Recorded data
-----
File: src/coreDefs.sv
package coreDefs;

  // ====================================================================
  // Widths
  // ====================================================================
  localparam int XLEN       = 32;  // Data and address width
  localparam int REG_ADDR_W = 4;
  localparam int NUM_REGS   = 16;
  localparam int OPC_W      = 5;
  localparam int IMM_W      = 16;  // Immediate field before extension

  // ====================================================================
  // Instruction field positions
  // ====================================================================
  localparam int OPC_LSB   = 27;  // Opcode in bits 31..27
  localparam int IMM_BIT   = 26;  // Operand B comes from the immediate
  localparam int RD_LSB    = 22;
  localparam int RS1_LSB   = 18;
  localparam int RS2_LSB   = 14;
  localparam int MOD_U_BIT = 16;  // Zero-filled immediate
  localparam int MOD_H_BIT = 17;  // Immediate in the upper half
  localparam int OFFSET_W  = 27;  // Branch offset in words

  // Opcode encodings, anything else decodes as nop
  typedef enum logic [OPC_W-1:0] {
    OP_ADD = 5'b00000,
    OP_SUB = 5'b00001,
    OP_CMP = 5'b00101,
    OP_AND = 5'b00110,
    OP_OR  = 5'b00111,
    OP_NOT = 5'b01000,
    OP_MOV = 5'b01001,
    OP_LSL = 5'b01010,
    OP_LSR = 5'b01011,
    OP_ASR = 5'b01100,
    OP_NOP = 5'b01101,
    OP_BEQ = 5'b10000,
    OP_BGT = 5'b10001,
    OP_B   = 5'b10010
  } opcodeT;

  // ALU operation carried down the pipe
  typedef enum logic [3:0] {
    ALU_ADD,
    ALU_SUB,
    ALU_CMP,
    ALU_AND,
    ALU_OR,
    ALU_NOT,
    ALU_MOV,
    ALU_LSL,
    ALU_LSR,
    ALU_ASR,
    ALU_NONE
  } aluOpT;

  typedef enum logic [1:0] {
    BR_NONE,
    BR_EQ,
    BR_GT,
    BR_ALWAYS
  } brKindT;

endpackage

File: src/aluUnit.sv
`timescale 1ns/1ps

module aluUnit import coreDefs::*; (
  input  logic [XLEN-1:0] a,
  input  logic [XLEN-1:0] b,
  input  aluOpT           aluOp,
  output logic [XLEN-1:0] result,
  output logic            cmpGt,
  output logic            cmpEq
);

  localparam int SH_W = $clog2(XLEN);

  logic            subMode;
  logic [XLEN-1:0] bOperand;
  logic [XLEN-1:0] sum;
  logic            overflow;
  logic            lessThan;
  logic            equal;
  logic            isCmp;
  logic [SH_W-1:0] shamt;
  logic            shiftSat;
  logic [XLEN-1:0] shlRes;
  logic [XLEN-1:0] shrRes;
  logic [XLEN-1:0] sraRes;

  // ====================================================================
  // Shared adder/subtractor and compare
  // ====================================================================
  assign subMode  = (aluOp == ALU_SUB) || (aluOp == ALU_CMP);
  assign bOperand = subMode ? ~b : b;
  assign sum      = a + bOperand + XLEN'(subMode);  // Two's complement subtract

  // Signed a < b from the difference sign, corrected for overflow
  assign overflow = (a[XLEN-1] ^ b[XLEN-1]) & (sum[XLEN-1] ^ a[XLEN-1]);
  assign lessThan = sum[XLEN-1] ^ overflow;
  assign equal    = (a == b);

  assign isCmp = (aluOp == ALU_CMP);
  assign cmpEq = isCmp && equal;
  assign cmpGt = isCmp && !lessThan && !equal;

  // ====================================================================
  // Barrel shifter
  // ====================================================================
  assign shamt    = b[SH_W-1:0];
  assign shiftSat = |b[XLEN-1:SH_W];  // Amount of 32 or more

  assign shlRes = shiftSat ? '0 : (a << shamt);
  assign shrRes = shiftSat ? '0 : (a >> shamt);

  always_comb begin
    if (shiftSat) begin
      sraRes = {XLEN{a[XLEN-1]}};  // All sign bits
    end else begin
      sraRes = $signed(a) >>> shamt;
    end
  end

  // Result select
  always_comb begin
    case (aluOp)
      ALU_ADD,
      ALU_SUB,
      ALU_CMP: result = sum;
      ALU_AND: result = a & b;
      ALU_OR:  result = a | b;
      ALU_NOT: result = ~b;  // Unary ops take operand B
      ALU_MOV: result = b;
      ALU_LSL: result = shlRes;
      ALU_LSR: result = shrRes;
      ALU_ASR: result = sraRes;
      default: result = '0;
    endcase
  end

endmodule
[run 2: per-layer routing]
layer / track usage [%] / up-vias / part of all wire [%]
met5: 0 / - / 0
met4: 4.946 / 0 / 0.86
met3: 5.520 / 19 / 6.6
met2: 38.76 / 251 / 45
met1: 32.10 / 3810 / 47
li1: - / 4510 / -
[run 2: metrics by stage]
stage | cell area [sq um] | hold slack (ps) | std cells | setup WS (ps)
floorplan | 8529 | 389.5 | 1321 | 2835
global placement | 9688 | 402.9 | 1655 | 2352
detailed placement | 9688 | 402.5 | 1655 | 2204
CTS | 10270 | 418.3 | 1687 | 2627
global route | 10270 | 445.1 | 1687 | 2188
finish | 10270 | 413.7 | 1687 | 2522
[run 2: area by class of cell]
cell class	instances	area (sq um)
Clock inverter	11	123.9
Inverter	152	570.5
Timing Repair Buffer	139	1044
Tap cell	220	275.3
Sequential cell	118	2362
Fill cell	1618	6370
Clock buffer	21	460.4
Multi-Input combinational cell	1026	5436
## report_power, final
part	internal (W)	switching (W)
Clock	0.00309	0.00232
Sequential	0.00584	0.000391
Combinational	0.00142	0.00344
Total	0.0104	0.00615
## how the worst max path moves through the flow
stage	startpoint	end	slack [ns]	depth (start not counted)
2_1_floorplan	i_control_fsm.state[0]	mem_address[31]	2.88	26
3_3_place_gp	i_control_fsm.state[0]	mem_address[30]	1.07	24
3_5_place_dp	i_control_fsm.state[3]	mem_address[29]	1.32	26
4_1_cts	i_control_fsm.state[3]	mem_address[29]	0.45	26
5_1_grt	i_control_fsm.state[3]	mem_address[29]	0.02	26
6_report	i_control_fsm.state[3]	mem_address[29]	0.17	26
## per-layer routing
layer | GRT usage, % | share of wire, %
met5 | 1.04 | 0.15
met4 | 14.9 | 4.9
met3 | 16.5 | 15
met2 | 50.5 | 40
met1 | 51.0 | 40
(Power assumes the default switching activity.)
-----
Reproduce the lines from the one with "## report_power, final" to the end of the data exactly, leaving out every earlier line.

* [ANSWER TO THIS EXERCISE]
## report_power, final
part	internal (W)	switching (W)
Clock	0.00309	0.00232
Sequential	0.00584	0.000391
Combinational	0.00142	0.00344
Total	0.0104	0.00615
## how the worst max path moves through the flow
stage	startpoint	end	slack [ns]	depth (start not counted)
2_1_floorplan	i_control_fsm.state[0]	mem_address[31]	2.88	26
3_3_place_gp	i_control_fsm.state[0]	mem_address[30]	1.07	24
3_5_place_dp	i_control_fsm.state[3]	mem_address[29]	1.32	26
4_1_cts	i_control_fsm.state[3]	mem_address[29]	0.45	26
5_1_grt	i_control_fsm.state[3]	mem_address[29]	0.02	26
6_report	i_control_fsm.state[3]	mem_address[29]	0.17	26
## per-layer routing
layer | GRT usage, % | share of wire, %
met5 | 1.04 | 0.15
met4 | 14.9 | 4.9
met3 | 16.5 | 15
met2 | 50.5 | 40
met1 | 51.0 | 40
(Power assumes the default switching activity.)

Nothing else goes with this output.